╭─ Task material

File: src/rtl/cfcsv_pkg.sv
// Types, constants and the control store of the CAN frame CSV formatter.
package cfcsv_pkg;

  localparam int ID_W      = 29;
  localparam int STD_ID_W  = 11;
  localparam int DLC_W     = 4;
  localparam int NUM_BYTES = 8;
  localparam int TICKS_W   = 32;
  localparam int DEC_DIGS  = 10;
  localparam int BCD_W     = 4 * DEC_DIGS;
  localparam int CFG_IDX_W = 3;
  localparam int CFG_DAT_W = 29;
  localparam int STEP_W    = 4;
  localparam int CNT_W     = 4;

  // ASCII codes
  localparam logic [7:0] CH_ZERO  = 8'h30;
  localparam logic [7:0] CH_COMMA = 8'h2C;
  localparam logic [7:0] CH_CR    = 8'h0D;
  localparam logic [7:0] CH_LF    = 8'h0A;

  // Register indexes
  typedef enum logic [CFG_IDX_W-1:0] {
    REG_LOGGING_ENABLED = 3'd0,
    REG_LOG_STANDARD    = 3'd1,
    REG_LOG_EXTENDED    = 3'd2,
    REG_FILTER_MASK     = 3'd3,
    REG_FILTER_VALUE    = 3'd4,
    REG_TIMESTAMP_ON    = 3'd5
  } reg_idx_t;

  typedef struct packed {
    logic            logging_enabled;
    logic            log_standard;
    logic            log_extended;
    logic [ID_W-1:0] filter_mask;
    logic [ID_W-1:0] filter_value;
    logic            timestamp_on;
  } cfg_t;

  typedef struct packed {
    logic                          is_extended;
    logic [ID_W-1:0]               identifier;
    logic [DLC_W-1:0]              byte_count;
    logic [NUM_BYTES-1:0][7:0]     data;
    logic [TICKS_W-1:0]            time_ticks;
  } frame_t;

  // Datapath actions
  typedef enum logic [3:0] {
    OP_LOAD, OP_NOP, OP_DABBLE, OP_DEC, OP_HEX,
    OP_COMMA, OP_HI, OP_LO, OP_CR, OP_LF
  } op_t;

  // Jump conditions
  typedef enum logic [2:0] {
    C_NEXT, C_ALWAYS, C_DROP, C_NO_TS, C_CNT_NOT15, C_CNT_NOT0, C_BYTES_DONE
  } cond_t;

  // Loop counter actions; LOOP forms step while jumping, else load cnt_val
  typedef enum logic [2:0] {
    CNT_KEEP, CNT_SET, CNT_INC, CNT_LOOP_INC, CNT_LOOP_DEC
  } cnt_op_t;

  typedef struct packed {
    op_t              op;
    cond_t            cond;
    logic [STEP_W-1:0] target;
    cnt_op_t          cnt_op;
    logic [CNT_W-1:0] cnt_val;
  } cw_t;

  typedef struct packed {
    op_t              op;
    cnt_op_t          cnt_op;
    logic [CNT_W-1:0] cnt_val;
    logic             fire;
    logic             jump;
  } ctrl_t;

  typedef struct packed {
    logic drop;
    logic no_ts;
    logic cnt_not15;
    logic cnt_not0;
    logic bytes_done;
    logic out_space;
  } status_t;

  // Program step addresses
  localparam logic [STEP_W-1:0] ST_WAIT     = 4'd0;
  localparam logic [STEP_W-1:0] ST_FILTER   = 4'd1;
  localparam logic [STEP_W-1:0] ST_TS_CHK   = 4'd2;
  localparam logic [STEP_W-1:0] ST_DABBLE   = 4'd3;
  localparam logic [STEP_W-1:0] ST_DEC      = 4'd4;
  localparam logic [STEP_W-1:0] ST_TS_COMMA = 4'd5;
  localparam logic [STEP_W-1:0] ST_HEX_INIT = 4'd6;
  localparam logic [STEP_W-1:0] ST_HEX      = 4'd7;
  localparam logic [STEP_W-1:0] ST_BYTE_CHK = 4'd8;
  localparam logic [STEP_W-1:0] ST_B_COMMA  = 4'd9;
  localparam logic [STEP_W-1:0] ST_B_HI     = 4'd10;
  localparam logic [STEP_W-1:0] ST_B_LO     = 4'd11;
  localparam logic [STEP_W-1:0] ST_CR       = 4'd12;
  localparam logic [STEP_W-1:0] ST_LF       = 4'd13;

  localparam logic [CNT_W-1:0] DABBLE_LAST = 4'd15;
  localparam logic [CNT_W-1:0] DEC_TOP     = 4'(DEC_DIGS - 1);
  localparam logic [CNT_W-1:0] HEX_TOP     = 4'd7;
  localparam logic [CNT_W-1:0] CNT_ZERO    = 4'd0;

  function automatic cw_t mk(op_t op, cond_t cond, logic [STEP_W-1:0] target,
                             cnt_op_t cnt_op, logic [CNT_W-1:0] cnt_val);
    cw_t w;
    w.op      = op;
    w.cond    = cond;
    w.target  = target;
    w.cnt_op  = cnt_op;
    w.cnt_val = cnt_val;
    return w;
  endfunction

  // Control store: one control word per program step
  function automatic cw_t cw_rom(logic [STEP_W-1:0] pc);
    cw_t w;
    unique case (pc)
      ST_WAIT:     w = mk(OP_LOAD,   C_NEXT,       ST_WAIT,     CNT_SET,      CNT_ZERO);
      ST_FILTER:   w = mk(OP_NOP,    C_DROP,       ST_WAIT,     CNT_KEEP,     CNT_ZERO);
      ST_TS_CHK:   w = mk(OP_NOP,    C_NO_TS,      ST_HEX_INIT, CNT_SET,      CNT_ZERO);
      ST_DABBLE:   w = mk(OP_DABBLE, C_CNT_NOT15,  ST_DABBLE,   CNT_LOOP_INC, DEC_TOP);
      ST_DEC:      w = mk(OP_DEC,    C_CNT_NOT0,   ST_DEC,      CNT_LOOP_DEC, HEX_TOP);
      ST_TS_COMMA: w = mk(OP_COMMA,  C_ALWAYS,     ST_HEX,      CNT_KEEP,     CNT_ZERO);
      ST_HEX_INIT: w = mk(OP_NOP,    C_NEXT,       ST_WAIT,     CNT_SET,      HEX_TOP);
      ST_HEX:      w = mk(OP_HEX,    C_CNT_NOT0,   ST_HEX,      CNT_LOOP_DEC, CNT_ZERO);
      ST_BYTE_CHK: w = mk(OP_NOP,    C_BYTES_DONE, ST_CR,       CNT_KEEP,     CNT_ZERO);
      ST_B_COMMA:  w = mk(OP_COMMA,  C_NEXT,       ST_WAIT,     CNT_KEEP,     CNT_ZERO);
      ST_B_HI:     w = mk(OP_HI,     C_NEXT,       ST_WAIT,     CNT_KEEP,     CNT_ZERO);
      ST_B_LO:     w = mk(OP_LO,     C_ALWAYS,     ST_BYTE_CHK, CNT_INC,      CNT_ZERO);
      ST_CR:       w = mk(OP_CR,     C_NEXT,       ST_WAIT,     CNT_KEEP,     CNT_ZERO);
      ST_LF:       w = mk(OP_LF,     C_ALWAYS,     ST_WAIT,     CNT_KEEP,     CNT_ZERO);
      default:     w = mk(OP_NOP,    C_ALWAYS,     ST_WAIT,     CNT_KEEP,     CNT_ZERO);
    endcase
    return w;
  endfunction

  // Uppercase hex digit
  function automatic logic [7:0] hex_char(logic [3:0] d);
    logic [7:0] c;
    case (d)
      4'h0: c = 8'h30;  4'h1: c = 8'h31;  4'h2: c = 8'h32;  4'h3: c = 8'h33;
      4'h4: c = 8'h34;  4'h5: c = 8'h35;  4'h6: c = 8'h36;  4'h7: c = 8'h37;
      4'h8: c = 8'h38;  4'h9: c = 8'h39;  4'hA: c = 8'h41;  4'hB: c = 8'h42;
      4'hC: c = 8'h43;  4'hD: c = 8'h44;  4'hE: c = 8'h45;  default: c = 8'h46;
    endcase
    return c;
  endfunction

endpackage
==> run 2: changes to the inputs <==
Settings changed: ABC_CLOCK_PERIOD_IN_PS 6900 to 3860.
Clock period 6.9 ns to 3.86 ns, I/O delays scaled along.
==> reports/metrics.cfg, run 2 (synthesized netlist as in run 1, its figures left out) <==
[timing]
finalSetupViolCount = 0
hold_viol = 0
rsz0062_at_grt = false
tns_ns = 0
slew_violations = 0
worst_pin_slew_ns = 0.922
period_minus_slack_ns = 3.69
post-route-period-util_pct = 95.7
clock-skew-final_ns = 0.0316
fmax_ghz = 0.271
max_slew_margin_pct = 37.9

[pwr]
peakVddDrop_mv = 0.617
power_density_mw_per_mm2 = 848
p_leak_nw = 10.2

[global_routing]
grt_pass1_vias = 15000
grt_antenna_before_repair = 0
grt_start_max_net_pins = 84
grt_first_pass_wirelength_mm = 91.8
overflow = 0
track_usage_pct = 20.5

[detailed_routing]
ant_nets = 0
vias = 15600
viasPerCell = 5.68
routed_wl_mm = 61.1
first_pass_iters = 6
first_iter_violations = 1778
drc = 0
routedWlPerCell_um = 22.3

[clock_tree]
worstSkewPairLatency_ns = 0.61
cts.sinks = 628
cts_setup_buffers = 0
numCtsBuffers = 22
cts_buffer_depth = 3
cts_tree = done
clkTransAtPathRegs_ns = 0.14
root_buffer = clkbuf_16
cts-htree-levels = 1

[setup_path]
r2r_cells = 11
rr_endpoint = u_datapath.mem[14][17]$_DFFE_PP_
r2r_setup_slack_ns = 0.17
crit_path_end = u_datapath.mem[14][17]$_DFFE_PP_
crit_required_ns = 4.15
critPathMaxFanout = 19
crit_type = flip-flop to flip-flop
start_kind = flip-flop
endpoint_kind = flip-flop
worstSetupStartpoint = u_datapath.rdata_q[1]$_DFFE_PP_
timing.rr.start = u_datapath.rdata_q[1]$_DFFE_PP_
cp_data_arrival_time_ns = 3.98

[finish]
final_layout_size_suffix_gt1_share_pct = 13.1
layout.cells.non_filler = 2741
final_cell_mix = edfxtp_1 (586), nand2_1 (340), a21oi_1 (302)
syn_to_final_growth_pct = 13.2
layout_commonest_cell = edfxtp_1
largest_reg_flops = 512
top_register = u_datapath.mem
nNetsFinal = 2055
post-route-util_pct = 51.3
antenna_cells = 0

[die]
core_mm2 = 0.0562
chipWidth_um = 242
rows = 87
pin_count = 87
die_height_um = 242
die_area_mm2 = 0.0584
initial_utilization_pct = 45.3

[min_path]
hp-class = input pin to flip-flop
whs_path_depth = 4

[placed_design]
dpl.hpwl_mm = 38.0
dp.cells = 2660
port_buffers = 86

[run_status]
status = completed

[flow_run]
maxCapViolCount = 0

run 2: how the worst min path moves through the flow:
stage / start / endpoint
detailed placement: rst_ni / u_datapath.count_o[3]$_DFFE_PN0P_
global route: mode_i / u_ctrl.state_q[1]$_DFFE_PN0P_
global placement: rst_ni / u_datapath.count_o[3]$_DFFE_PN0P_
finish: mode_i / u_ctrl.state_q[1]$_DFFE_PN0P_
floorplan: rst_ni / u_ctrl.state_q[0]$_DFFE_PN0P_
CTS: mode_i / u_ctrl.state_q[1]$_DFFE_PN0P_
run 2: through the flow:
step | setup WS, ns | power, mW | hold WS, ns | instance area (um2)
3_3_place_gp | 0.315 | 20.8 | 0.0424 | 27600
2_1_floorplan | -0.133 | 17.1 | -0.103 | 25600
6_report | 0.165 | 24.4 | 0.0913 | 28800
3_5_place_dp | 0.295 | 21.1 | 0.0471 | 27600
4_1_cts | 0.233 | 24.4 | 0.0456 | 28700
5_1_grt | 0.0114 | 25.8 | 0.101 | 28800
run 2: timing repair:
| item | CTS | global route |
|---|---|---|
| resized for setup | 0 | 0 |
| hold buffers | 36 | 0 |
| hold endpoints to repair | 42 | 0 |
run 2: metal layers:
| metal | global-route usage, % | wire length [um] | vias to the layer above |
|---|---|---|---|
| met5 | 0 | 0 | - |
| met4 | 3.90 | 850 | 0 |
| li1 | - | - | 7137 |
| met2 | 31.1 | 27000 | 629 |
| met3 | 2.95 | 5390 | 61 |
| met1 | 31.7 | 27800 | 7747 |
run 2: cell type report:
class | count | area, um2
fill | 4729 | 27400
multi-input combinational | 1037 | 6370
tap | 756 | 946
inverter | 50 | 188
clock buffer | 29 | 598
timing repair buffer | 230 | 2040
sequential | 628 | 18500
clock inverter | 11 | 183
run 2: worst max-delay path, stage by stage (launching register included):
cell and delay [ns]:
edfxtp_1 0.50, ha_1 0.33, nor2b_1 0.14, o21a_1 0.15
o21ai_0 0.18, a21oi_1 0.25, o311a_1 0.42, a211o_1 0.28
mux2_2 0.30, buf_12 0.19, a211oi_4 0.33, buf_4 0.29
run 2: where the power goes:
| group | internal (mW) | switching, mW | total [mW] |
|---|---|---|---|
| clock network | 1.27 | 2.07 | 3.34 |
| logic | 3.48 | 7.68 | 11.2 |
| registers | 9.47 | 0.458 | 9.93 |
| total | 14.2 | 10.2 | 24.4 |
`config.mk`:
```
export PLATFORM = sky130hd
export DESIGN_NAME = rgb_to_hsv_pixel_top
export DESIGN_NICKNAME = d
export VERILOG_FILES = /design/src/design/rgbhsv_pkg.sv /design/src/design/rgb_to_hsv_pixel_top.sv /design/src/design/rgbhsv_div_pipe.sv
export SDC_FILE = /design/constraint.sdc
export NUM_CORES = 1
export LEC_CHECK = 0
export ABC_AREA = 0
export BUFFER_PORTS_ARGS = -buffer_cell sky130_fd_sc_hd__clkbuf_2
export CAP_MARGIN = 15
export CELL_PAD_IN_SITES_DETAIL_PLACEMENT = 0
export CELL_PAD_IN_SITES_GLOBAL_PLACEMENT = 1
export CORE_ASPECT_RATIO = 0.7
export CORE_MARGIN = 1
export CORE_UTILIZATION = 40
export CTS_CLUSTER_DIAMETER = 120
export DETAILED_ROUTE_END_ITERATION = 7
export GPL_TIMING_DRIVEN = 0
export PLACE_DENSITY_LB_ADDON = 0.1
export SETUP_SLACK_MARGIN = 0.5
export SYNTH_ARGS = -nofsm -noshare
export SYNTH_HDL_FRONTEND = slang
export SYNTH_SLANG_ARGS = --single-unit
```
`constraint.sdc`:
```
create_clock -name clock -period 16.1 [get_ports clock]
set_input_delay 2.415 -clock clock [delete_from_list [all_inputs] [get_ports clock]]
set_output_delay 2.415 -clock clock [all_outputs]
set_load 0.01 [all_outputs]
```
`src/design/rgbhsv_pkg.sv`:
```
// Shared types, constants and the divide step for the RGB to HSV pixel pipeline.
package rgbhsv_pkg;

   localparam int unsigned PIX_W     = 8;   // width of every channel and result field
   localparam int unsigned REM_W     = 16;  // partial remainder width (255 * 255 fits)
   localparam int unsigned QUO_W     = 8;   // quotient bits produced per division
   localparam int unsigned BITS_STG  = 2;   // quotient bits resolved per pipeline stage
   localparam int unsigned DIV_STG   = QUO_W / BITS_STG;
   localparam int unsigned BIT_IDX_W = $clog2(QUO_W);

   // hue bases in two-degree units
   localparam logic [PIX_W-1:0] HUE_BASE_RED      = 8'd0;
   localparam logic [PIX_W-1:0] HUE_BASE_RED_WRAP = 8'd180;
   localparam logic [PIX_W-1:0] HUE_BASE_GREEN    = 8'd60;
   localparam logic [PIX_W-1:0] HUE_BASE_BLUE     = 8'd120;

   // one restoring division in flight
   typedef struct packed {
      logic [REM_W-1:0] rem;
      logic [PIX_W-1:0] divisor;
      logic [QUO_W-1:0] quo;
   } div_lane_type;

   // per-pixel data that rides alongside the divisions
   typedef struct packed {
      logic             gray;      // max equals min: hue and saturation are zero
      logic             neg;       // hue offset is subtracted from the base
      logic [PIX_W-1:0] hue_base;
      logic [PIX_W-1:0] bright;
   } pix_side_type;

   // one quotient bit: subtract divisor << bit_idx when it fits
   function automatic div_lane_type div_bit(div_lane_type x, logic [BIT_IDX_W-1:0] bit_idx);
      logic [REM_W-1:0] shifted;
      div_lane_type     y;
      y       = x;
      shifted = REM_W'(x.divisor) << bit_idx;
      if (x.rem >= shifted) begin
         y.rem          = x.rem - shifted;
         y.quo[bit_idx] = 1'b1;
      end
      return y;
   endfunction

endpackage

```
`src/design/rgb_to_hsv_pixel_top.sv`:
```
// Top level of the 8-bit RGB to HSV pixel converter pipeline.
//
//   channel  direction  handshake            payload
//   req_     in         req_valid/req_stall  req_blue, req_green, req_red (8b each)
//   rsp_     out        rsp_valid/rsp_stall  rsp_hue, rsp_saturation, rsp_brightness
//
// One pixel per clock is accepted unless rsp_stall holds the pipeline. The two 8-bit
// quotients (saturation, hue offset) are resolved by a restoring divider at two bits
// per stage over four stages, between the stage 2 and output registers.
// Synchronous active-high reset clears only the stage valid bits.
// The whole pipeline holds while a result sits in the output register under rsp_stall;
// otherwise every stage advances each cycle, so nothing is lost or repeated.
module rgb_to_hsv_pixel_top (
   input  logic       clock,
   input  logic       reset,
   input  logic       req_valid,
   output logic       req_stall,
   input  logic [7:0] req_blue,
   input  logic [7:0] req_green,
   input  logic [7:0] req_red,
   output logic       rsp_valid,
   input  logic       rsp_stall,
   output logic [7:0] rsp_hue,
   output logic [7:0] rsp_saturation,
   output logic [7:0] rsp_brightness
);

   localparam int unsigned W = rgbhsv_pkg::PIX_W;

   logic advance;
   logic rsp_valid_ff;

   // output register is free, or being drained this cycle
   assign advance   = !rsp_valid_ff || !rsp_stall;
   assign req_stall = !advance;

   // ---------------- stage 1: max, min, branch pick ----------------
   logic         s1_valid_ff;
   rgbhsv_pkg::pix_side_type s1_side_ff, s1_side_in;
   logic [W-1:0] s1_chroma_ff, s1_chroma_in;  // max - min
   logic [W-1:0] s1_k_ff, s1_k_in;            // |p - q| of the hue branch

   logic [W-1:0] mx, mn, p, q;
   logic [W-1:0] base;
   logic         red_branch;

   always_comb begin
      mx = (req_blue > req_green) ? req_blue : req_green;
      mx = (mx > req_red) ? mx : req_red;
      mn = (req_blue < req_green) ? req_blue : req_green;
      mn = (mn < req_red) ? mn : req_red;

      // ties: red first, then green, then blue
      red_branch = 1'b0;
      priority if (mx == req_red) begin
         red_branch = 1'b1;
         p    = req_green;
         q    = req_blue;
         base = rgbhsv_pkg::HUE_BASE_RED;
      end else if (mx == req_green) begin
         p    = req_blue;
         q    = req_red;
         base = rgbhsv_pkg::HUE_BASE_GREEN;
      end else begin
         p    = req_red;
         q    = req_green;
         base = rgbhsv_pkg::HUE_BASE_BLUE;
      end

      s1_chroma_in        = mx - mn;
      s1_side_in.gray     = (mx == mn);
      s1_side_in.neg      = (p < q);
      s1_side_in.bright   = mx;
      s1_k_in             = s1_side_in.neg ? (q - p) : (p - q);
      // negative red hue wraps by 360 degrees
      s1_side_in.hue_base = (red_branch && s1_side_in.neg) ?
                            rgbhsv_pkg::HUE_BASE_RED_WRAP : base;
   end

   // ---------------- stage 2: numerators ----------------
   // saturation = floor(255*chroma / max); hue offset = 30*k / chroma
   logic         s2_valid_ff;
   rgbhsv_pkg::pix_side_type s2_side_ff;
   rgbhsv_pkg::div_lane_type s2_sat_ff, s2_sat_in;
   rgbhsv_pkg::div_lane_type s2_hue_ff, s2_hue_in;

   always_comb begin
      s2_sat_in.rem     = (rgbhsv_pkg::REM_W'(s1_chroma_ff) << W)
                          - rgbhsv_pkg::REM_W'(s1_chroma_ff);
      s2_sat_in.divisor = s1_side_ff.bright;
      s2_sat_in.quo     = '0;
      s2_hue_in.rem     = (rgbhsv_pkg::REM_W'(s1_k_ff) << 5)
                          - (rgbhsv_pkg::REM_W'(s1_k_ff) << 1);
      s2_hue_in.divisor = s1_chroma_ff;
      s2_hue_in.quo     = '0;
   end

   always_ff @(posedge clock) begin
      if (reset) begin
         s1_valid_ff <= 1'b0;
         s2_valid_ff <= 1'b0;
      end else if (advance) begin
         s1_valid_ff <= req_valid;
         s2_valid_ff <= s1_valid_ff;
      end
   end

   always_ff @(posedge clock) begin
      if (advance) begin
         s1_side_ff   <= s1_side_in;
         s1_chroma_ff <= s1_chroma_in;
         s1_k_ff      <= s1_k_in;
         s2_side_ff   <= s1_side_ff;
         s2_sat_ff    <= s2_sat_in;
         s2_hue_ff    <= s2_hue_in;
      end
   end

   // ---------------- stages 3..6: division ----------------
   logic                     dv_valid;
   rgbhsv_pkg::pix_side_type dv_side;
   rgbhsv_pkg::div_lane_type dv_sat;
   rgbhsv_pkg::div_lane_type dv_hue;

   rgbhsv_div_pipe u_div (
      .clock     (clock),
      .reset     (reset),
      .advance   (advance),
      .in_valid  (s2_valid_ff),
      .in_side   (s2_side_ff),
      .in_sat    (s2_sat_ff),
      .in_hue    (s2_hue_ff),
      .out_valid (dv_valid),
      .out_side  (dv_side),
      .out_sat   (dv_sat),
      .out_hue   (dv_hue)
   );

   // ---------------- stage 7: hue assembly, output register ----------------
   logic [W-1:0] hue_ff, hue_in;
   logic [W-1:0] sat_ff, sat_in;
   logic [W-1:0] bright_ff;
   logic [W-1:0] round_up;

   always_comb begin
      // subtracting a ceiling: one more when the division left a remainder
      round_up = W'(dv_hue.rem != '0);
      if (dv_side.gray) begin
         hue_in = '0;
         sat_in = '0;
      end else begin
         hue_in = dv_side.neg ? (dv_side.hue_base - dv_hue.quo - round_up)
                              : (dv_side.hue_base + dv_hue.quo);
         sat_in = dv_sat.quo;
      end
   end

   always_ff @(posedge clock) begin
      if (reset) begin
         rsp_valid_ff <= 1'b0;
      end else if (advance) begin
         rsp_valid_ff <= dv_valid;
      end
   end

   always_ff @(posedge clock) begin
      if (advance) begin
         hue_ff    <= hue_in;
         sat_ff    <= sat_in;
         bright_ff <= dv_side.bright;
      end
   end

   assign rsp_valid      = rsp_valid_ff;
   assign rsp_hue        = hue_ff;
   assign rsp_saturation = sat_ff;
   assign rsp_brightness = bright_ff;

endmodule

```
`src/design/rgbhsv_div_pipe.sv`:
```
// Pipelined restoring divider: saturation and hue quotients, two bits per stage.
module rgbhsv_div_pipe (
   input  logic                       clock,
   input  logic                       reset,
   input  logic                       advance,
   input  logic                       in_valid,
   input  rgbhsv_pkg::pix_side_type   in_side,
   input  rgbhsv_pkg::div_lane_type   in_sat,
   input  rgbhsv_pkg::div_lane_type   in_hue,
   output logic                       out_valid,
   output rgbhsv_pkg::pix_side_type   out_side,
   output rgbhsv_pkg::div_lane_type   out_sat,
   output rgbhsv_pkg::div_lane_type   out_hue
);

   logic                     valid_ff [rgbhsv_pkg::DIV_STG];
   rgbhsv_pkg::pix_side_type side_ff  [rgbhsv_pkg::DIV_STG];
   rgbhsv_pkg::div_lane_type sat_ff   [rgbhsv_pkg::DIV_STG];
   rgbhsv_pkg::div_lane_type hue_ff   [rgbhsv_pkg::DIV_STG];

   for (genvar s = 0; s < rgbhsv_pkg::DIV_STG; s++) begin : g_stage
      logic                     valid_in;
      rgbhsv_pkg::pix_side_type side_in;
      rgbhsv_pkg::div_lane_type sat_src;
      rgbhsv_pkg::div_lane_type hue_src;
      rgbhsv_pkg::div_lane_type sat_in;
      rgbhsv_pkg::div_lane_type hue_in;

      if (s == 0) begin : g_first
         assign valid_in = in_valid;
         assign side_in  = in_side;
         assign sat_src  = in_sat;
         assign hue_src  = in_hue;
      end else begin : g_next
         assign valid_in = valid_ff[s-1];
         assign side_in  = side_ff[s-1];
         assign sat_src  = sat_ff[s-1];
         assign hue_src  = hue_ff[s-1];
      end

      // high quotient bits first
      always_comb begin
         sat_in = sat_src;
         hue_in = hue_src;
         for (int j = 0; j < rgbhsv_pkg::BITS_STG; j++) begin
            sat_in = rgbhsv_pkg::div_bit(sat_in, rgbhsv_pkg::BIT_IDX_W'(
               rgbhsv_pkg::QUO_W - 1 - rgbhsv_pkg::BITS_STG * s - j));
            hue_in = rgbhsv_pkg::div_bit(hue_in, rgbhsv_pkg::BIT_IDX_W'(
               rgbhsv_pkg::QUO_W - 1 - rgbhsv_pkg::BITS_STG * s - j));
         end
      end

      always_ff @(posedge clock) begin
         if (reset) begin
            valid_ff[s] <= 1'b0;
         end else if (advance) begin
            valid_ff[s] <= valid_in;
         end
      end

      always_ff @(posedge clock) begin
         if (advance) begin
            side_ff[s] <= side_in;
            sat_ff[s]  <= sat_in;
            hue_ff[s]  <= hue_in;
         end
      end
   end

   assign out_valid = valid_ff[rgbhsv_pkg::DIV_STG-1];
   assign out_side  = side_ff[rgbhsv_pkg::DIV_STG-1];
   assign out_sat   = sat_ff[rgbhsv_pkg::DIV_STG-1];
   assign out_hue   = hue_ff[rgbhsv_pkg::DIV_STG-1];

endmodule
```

╰─

- _Required action_: Return from the data every line that holds "flip".

- _Response to the exercise_:
crit_type = flip-flop to flip-flop
start_kind = flip-flop
endpoint_kind = flip-flop
hp-class = input pin to flip-flop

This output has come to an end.